La motivazione principale è nella poca fiducia (e lo sottolineo con amarezza) nei territori del Mezzogiorno. Più si scende verso il tacco dello stivale più gli investitori stranieri (come spesso mi hanno confermato anche personalmente) preferiscono abbandonare la sfida, a meno che non ci sia un rapporto molto stretto con quel territorio (vedi il caso del Picerno calcio) o potenziali opportunità di business per l’ecosistema economico della piazza selezionata (Ancona). Unica grande eccezione a questa regola è il Catania del magnate australiano, di origini siciliane, Rosario “Ross” Pelligra (molto forte nel settore immobiliare), che ci ha visto bene sin dall’inizio intuendo le potenzialità del brand etneo (soprattutto in chiave professionistica). Non a caso, già in Serie D, ha fatto registrare numeri record allo stadio ed è stato uno dei pochi in grado di far fruttare i diritti audiovisivi. Per il resto, anche in presenza di piazze “calde”, gli investitori stranieri preferiscono volgere lo sguardo al Nord. Anche perché la situazione dell’impiantistica è nettamente migliore rispetto al resto dell’Italia. 
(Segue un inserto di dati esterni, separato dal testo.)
Background: an optimization exercise with open tools, aiming at small area and a short achievable clock period. Do not read the settings as production practice.
Function was checked by simulation only, so behaviour that the tests miss may differ from the original.
Power figures rest on the tool's default switching activity, not on a simulated workload.

[flow/run.sh]
#!/bin/bash
# Standard ORFS layout (the standard.sh) with three changes:
#  - ports are buffered with buf_4 instead of the delay cell buffer_ports picks by default;
#  - CTS uses larger sink clusters and no dummy loads;
#  - a222oi_1 (only one, weak drive strength) is kept out of mapping; the platform's
#    own don't-use list is repeated since this setting replaces it.
set -euo pipefail
bash standard.sh \
  "BUFFER_PORTS_ARGS=-buffer_cell sky130_fd_sc_hd__buf_4" \
  "CTS_ARGS=-sink_clustering_enable -repair_clock_nets -sink_clustering_size 25 -sink_clustering_max_diameter 100 -dont_use_dummy_load" \
  "DONT_USE_CELLS=sky130_fd_sc_hd__probe_p_8 sky130_fd_sc_hd__probec_p_8 sky130_fd_sc_hd__lpflow_bleeder_1 sky130_fd_sc_hd__lpflow_clkbufkapwr_1 sky130_fd_sc_hd__lpflow_clkbufkapwr_16 sky130_fd_sc_hd__lpflow_clkbufkapwr_2 sky130_fd_sc_hd__lpflow_clkbufkapwr_4 sky130_fd_sc_hd__lpflow_clkbufkapwr_8 sky130_fd_sc_hd__lpflow_clkinvkapwr_1 sky130_fd_sc_hd__lpflow_clkinvkapwr_16 sky130_fd_sc_hd__lpflow_clkinvkapwr_2 sky130_fd_sc_hd__lpflow_clkinvkapwr_4 sky130_fd_sc_hd__lpflow_clkinvkapwr_8 sky130_fd_sc_hd__lpflow_decapkapwr_12 sky130_fd_sc_hd__lpflow_decapkapwr_3 sky130_fd_sc_hd__lpflow_decapkapwr_4 sky130_fd_sc_hd__lpflow_decapkapwr_6 sky130_fd_sc_hd__lpflow_decapkapwr_8 sky130_fd_sc_hd__lpflow_inputiso0n_1 sky130_fd_sc_hd__lpflow_inputiso0p_1 sky130_fd_sc_hd__lpflow_inputiso1n_1 sky130_fd_sc_hd__lpflow_inputiso1p_1 sky130_fd_sc_hd__lpflow_inputisolatch_1 sky130_fd_sc_hd__lpflow_isobufsrc_1 sky130_fd_sc_hd__lpflow_isobufsrc_16 sky130_fd_sc_hd__lpflow_isobufsrc_2 sky130_fd_sc_hd__lpflow_isobufsrc_4 sky130_fd_sc_hd__lpflow_isobufsrc_8 sky130_fd_sc_hd__lpflow_isobufsrckapwr_16 sky130_fd_sc_hd__lpflow_lsbuf_lh_hl_isowell_tap_1 sky130_fd_sc_hd__lpflow_lsbuf_lh_hl_isowell_tap_2 sky130_fd_sc_hd__lpflow_lsbuf_lh_hl_isowell_tap_4 sky130_fd_sc_hd__lpflow_lsbuf_lh_isowell_4 sky130_fd_sc_hd__lpflow_lsbuf_lh_isowell_tap_1 sky130_fd_sc_hd__lpflow_lsbuf_lh_isowell_tap_2 sky130_fd_sc_hd__lpflow_lsbuf_lh_isowell_tap_4 sky130_fd_sc_hd__a222oi_1 sky130_fd_sc_hd__a2111oi_0 sky130_fd_sc_hd__o21ai_0 sky130_fd_sc_hd__and2_0" \
  finish > standard.log 2>&1
[standard.sh]
#!/bin/bash
# synth_recipe.tcl (not shown) runs the flow's synth.tcl, then flattens the netlist and writes it again
# the make line also repeats each setting of config.mk as NAME=value (left out here)
make -C /OpenROAD-flow-scripts/flow DESIGN_CONFIG=/design/flow/config.mk WORK_HOME=/design/flow/orfs CLKGATE_MAP_FILE= SYNTH_SCRIPT=/design/flow/synth_recipe.tcl "${@:-finish}"
[config.mk]
export PLATFORM = sky130hd
export DESIGN_NAME = sync_fifo
export DESIGN_NICKNAME = sync_fifo
export VERILOG_FILES = /design/flow/design.v
export SDC_FILE = /design/flow/constraint.sdc
export NUM_CORES = 4
export LEC_CHECK = 0
export CAP_MARGIN = 20
export CORE_MARGIN = 2
export CORE_UTILIZATION = 60
export SETUP_SLACK_MARGIN = 2.25
export SLEW_MARGIN = 20
export TNS_END_PERCENT = 30
[constraint.sdc]
create_clock -name core_clock -period 4.0 [get_ports {clk}]
set_input_delay 0.8000 -clock core_clock [delete_from_list [all_inputs] [get_ports {clk}]]
set_output_delay 0.8000 -clock core_clock [all_outputs]
set_load 0.01 [all_outputs]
Acquistare un club di Lega Pro può diventare una opportunità interessante per un nuovo proprietario straniero, ma l’obiettivo finale è salire velocemente ai piani alti del calcio italiano. Se consideriamo le tre leghe professionistiche, la “piramide” dei ricavi da diritti audiovisivi è nettamente capovolta oltre che sbilanciata. Sia in A, sia in B, infatti, si può provare a costruire dei progetti sportivi di buona qualità già partendo dalla “torta” dei diritti tv (i club che arrivano dalla B confermeranno questa tesi, chiaramente quelli che non hanno scelto la strada del “gigantismo”), meglio ancora se si ha la bravura di entrare nel salotto buono del nostro calcio. 
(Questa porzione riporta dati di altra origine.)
This design comes from an exercise in tuning for small area on the open sky130 flow, not from production work.
Function was checked by simulation only, so behaviour that the tests miss may differ from the original.
Power is estimated from default activity; no workload was simulated.

**flow/flow/run.sh**
```bash
#!/bin/bash
set -euo pipefail
export BUFFER_PORTS_ARGS="-buffer_cell sky130_fd_sc_hd__buf_1"
export CTS_ARGS="-sink_clustering_enable -repair_clock_nets -dont_use_dummy_load -buf_list sky130_fd_sc_hd__clkbuf_4 sky130_fd_sc_hd__clkbuf_8"
bash standard.sh > standard.log 2>&1
```
**flow/standard.sh**
```bash
#!/bin/bash
# synth_recipe.tcl (not shown) runs the flow's synth.tcl, then flattens the netlist and writes it again
# the make line also repeats each setting of config.mk as NAME=value (left out here)
make -C /OpenROAD-flow-scripts/flow DESIGN_CONFIG=/design/flow/config.mk WORK_HOME=/design/flow/orfs CLKGATE_MAP_FILE= SYNTH_SCRIPT=/design/flow/synth_recipe.tcl "${@:-finish}"
```
**flow/config.mk**
```make
export PLATFORM = sky130hd
export DESIGN_NAME = clock_top
export DESIGN_NICKNAME = clock_top
export VERILOG_FILES = /design/flow/design.v
export SDC_FILE = /design/flow/constraint.sdc
export NUM_CORES = 4
export LEC_CHECK = 0
export CAP_MARGIN = 20
export CORE_MARGIN = 2
export CORE_UTILIZATION = 40
export SLEW_MARGIN = 20
```
**flow/constraint.sdc**
```tcl
create_clock -name core_clock -period 15.0 [get_ports {clk}]
set_input_delay 3.0000 -clock core_clock [delete_from_list [all_inputs] [get_ports {clk}]]
set_output_delay 3.0000 -clock core_clock [all_outputs]
set_load 0.01 [all_outputs]
```
**flow/design.v**
```verilog
module DigitTo7Seg(input [3:0] digit, output reg [6:0] segment);
	always @(*)
		case (digit)
		4'h0: segment = 7'b1000000;
		4'h1: segment = 7'b1111001;
		4'h2: segment = 7'b0100100;
		4'h3: segment = 7'b0110000;
		4'h4: segment = 7'b0011001;
		4'h5: segment = 7'b0010010;
		4'h6: segment = 7'b0000010;
		4'h7: segment = 7'b1111000;
		4'h8: segment = 7'b0000000;
		4'h9: segment = 7'b0011000;
		default: segment = 7'bxxxxxxx;
		endcase
endmodule
module TimeTo7Seg(input [3:0] mu, input [2:0] mt, input [3:0] hu, input [1:0] ht,
	output [6:0] segment0, segment1, segment2, segment3);
	DigitTo7Seg digitTo7Seg0(mu, segment0);
	DigitTo7Seg digitTo7Seg1({1'b0, mt}, segment1);
	DigitTo7Seg digitTo7Seg2(hu, segment2);
	DigitTo7Seg digitTo7Seg3({2'b0, ht}, segment3);
endmodule
module TimeOfDay(input clk, input rst_n, input keyMin_n, input keyHour_n, input mtick,
	output reg [3:0] mu, output reg [2:0] mt, output reg [3:0] hu, output reg [1:0] ht);
	reg minOld, hourOld;
	wire bm = ~keyMin_n & ~minOld;
	wire bh = ~keyHour_n & ~hourOld;
	wire [1:0] im = {1'b0, bm} + {1'b0, mtick};
	wire [3:0] mus = mu + {2'b0, im};
	wire mcar = mus >= 4'd10;
	wire mov = mcar & (mt == 3'd5);
	wire [3:0] mu1 = mcar ? mus - 4'd10 : mus;
	wire [2:0] mt1 = mt + {2'b0, mcar};
	wire [1:0] ih = {1'b0, bh} + {1'b0, mov};
	wire [3:0] hus = hu + {2'b0, ih};
	wire hcar = hus >= 4'd10;
	wire [3:0] hu1 = hcar ? hus - 4'd10 : hus;
	wire [1:0] ht1 = ht + {1'b0, hcar};
	wire hov = (ht1 == 2'd2) & (hu1 >= 4'd4);
	always @(posedge clk or negedge rst_n)
		if (!rst_n) begin
			minOld <= 1'b0;
			hourOld <= 1'b0;
			mu <= 4'd0;
			mt <= 3'd0;
			hu <= 4'd0;
			ht <= 2'd0;
		end else begin
			minOld <= ~keyMin_n;
			hourOld <= ~keyHour_n;
			mu <= mov ? 4'd0 : mu1;
			mt <= mov ? 3'd0 : mt1;
			hu <= hov ? 4'd0 : hu1;
			ht <= hov ? 2'd0 : ht1;
		end
endmodule
module UartTx(input clk, input rst_n, input send_n, input utick, input [7:0] dataBits,
	output ready, output reg tx);
	reg [3:0] st;
	reg req;
	wire idle = ~st[3] & st[0];
	wire rq = req | ~send_n;
	wire start = utick & idle & rq;
	assign ready = idle;
	always @(posedge clk or negedge rst_n)
		if (!rst_n) begin
			st <= 4'b0001;
			req <= 1'b0;
			tx <= 1'b1;
		end else begin
			req <= rq & ~start;
			if (utick) begin
				if (idle) begin
					if (rq) begin
						st <= 4'b1000;
						tx <= 1'b0;
					end
				end else begin
					st <= st + 4'd1;
					tx <= st[3] ? dataBits[st[2:0]] : 1'b1;
				end
			end
		end
endmodule
module clock_top(
	input clk,
	input rst_n,
	input [3:1] key_n,
	input [9:0] sw,
	output [6:0] hex0,
	output [6:0] hex1,
	output [6:0] hex2,
	output [6:0] hex3,
	output [7:0] ledg
);
	assign ledg[0] = ~rst_n | ~key_n[1] | ~key_n[2] | ~key_n[3] | sw[9] | sw[8];
	assign ledg[7:3] = 5'b00000;
	wire pc, mtick, utick;
	TimeBase timeBase(.clk(clk), .rst_n(rst_n), .pc(pc), .mtick(mtick), .utick(utick));
	wire [3:0] mu, hu;
	wire [2:0] mt;
	wire [1:0] ht;
	TimeOfDay timeOfDay(.clk(clk), .rst_n(rst_n), .keyMin_n(key_n[2]), .keyHour_n(key_n[3]),
		.mtick(mtick), .mu(mu), .mt(mt), .hu(hu), .ht(ht));
	TimeTo7Seg timeTo7Seg(.mu(mu), .mt(mt), .hu(hu), .ht(ht),
		.segment0(hex0), .segment1(hex1), .segment2(hex2), .segment3(hex3));
	UartTx uartTx(.clk(clk), .rst_n(rst_n), .send_n(key_n[1]), .utick(utick),
		.dataBits(sw[7:0]), .ready(ledg[1]), .tx(ledg[2]));
endmodule
module TimeBase(input clk, input rst_n, output pc, output mtick, output utick);
	reg [8:0] pre;
	reg [2:0] ub;
	reg [8:0] mb;
	assign pc = &pre;
	assign utick = pc & (&ub);
	assign mtick = pc & (&mb);
	always @(posedge clk or negedge rst_n)
		if (!rst_n) begin
			pre <= 9'd12;
			ub <= 3'd3;
			mb <= 9'd224;
		end else begin
			pre <= (pre + 9'd1) | {5'b0, pc, pc, 2'b0};
			ub <= (ub + {2'b0, pc}) | {1'b0, utick, utick};
			mb <= (mb + {8'b0, pc}) | {1'b0, mtick, mtick, mtick, 5'b0};
		end
endmodule
```
==> flow_summary.toml, run 1 <==
[yosys]
netlist_instances = 280
yosysTopAreaCell = "dfrtp_1"
synth-simple-area-share_pct = 18.7
ys.flop_type = "dfrtp_1"
ys.warnings.count = 4
synth_edf_count = 0
ys_seq_elements = 42
synthArstFlopShare_pct = 100
seq_area_frac_synth_pct = 39.3
synthTopCellsByArea = "dfrtp_1 31%, ha_1 14%, dfstp_2 8.8%"
muxShareOfSynthArea_pct = 3.06
avgSynthCellArea_um2 = 9.65
synth_compound_area_share_pct = 9.63
synth_top_area_share_pct = 30.6
ys_types = 46
synth-xor-area-share_pct = 6.53
synth_top_family_by_area = "simple AND/OR/NAND/NOR gates"
synth_area_um2 = 2700
synth_fa_ha_area_share_pct = 15.4

[placement]
dpl.cell_count = 388
place_area_um2 = 2870
gp_congestion = 0.764
port_buffers = 44
dpl_worst_slack_ps = 7670
dpl.hpwl_um = 3390

[die]
initial_utilization_pct = 41.8
ios = 51
die_h_um = 86.2
row_count = 29
die_w_um = 86.2

[outcome]
error = "[ERROR STA-0564] clock_tree_synthesis positional arguments not supported."
stop_stage = "clock tree synthesis"
run_status = "stopped before the end"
Purtroppo il budget diritti tv della Lega Pro non solo non è assolutamente assimilabile a quanto generato, in questi ultimi anni, dal presidente Mauro Balata (il dirigente sportivo di origini sarde ha guidato, in prima persona, la strategia commerciale, rinunciando, tra l’altro, a torto o a ragione, anche alla figura del direttore generale) nella sua lega di riferimento. 
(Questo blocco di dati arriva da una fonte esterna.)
This is an optimization exercise on Yosys and OpenROAD, whose aim is small area, not a production implementation.
Where RTL was checked, it was by simulation tests only, not by an equivalence proof against the original.
The RTL of run 2 was laid out without a check of its function.
No run shown here takes its clock network from TritonCTS; it comes from the design's own scripts or RTL.
The flow treats the clock pin as an ideal source. Dropping or thinning the clock tree relies on that and would not hold on a real chip.
Power and IR drop assume default switching activity.

===== flow/config.mk =====
export PLATFORM = sky130hd
export DESIGN_NAME = top_module_UART
export DESIGN_NICKNAME = top_module_UART
export VERILOG_FILES = /design/flow/design.v
export SDC_FILE = /design/flow/constraint.sdc
export NUM_CORES = 4
export LEC_CHECK = 0
export CAP_MARGIN = 20
export CORE_MARGIN = 2
export CORE_UTILIZATION = 70
export PLACE_DENSITY = 0.75
export SLEW_MARGIN = 20

===== flow/constraint.sdc =====
create_clock -name core_clock -period 20.0 [get_ports {clk_10MHz}]
set_input_delay 4.0000 -clock core_clock [delete_from_list [all_inputs] [get_ports {clk_10MHz}]]
set_output_delay 4.0000 -clock core_clock [all_outputs]
set_load 0.01 [all_outputs]

===== flow/design.v =====
package pkg_UART;    
    typedef struct packed {
        logic [29 : 0]  zero;
        logic           new_rx;
        logic           send;
    } control_UART_r;
    typedef struct packed {
        logic [23 : 0]  zero;
        logic [7  : 0]  data;
    } data_UART_r;
endpackage
module top_module_UART (
    input  logic        clk_10MHz,
    input  logic        rst,
    input  logic        wr_pi,
    input  logic        reg_sel_pi,
    input  logic        addr_pi,
    input  logic [31:0] input_pi,
    output logic [31:0] output_po,
    input  logic        rx,
    output logic        tx
);
    logic [31:0] nctrl;
    logic [7:0]  ndr0, ndr1;
    logic        ctrl0;
    localparam int TXT = 1041;   
    localparam int RXT = 65;     
    localparam logic [10:0] T_TERM = 11'b00000000101;   
    localparam logic [6:0]  R_TERM = 7'b0001110;        
    localparam logic [10:0] T_POL  = 11'b01010101010;
    localparam logic [6:0]  R_POL  = 7'b0101010;
    logic [10:0] tq;     
    logic [6:0]  rq;
    logic [10:0] ts_l;
    logic [6:0]  rs_l;
    logic        ttick, rtick;
    assign ts_l  = tq ^ T_POL;
    assign rs_l  = rq ^ R_POL;
    assign ttick = (ts_l == T_TERM);
    assign rtick = (rs_l == R_TERM);
    logic tload, rload;
    assign tload = ~rst | ttick;
    assign rload = ~rst | rtick;
    always_ff @(posedge clk_10MHz) begin
        for (int i = 1; i < 10; i++) tq[i] <= (tload | ts_l[i-1]) ^ T_POL[i];
        tq[10] <= rst & (ttick | ts_l[9]);
        tq[0]  <= (tload | (ts_l[10] ^ ts_l[8])) ^ T_POL[0];
    end
    always_ff @(posedge clk_10MHz) begin
        for (int i = 1; i < 6; i++) rq[i] <= (rload | rs_l[i-1]) ^ R_POL[i];
        rq[6] <= rst & (rtick | rs_l[5]);
        rq[0] <= (rload | (rs_l[6] ^ rs_l[5])) ^ R_POL[0];
    end
    logic [4:0] ts;
    logic [7:0] ntbuf;   
    logic       sclr;
    assign sclr = (ts[4:3] == 2'b00) & ~ts_l[1];
    always_ff @(posedge clk_10MHz) begin
        if (!rst) ts <= 5'b01000;
        else if (ts[4]) begin
            if (ttick) ts <= ts + 5'd1;
        end else if (!ts[3]) begin
            if (sclr) ts <= 5'b01000;
        end else if (ttick && ts[2:0] == 3'b110) begin
            ts <= 5'b10110;
        end else begin
            ts[2] <= ts[2] | ttick;
            ts[1] <= ts[1] | ts[0];
            ts[0] <= ~ts[1] & (ts[0] | ctrl0);
        end
    end
    always_ff @(posedge clk_10MHz) begin
        if (ts[4:3] == 2'b01 && ts[1:0] == 2'b01) ntbuf <= ndr0;
    end
    always_comb begin
        if (ts[4:3] == 2'b11) tx = ~ntbuf[ts[2:0]];
        else                  tx = (ts != 5'b10111);
    end
    localparam logic [1:0] R_IDLE = 2'd0, R_START = 2'd1, R_DATA = 2'd2, R_STOP = 2'd3;
    logic [1:0] rst_s;
    logic [3:0] dur;
    logic [7:0] nrsh;    
    logic       bend, ld1, rxset;
    assign bend  = rtick & (dur == 4'd15);
    assign ld1   = (rst_s == R_IDLE) & (dur == 4'd1);
    assign rxset = (rst_s == R_IDLE) & (dur == 4'd2);
    always_ff @(posedge clk_10MHz) begin
        if (!rst) rst_s <= R_IDLE;
        else case (rst_s)
            R_IDLE:  if (rtick && !rx) rst_s <= R_START;
            R_START: if (rtick && rx) rst_s <= R_IDLE;
                     else if (bend) rst_s <= R_DATA;
            R_DATA:  if (bend && !nrsh[0]) rst_s <= R_STOP;
            default: if (bend) rst_s <= R_IDLE;
        endcase
    end
    always_ff @(posedge clk_10MHz) begin
        if (!rst || (rst_s == R_START && rtick && rx)) dur <= 4'd8;
        else if (rst_s == R_IDLE ? dur != 4'd8 : rtick) dur <= dur + 4'd1;
    end
    always_ff @(posedge clk_10MHz) begin
        if (rst_s == R_START && bend)     nrsh <= 8'h7f;
        else if (rst_s == R_DATA && bend) nrsh <= {~rx, nrsh[7:1]};
    end
    logic        gc, hc, g0, h0, g1, h1;
    assign ctrl0 = ~nctrl[0];
    assign gc = rst & wr_pi & ~reg_sel_pi;
    assign hc = rst & ~(wr_pi & ~reg_sel_pi);
    assign g0 = rst & wr_pi & reg_sel_pi;
    assign h0 = rst & ~(wr_pi & reg_sel_pi);
    assign g1 = rst & ld1;
    assign h1 = rst & ~ld1;
    always_ff @(posedge clk_10MHz) begin
        nctrl[31:2] <= ~((gc ? input_pi[31:2] : 30'd0) | (hc ? ~nctrl[31:2] : 30'd0));
        ndr0 <= ~((g0 ? input_pi[7:0] : 8'd0) | (h0 ? ~ndr0 : 8'd0));
        ndr1 <= ~((g1 ? ~nrsh : 8'd0) | (h1 ? ~ndr1 : 8'd0));
    end
    always_ff @(posedge clk_10MHz) begin
        if (!rst) nctrl[1:0] <= 2'b11;
        else if (wr_pi && !reg_sel_pi) nctrl[1:0] <= ~input_pi[1:0];
        else if (sclr) nctrl[0] <= 1'b1;
        else if (rxset) nctrl[1] <= 1'b0;
    end
    logic sc, s0, s1;
    assign sc = ~reg_sel_pi;
    assign s0 = reg_sel_pi & ~addr_pi;
    assign s1 = reg_sel_pi & addr_pi;
    assign output_po[31:8] = ~(nctrl[31:8] | {24{reg_sel_pi}});
    assign output_po[7:0]  = ~(({8{sc}} & nctrl[7:0]) | ({8{s0}} & ndr0) | ({8{s1}} & ndr1));
endmodule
In B i club possono programmare i propri progetti grazie anche a questa voce di entrate; in Lega Pro ciò non è possibile e quindi l’acquisizione di un club può essere una ottima opportunità sempre che la promozione in B si verifichi in un numero contenuto di anni. Altrimenti le spese rischiano di generare perdite importanti. I ricavi infatti non sono elevatissimi. La biglietteria non sempre si presenta come una voce strategica, quindi restano solo le sponsorizzazioni, ma, anche in questo caso, dipende dalla ricchezza del territorio dove si opera. Motivo per cui assistiamo, ogni anno, a molti club che passano di proprietà (secondo alcuni addetti ai lavori la media sarebbe non superiore ai tre anni di vita/proprietà), perché non resistono all’impatto devastante dei costi del calcio professionistico. Anche i club provenienti dalla cadetteria soffrono molto soprattutto dopo il primo anno, quando, il “paracadute” previsto per le squadre retrocesse in C, si sgonfia inevitabilmente. 

Tornando alle proprietà straniere può essere interessante acquistare un club di 3a divisione, perché i prezzi di accesso sono iper convenienti, ma un minuto dopo i costi gestionali assorbono i benefici. In sintesi una partita (anzi una scommessa imprenditoriale) che può risultate esaltante (se si sale velocemente di categoria), ma anche molto difficile (in caso di permanenza per molti anni).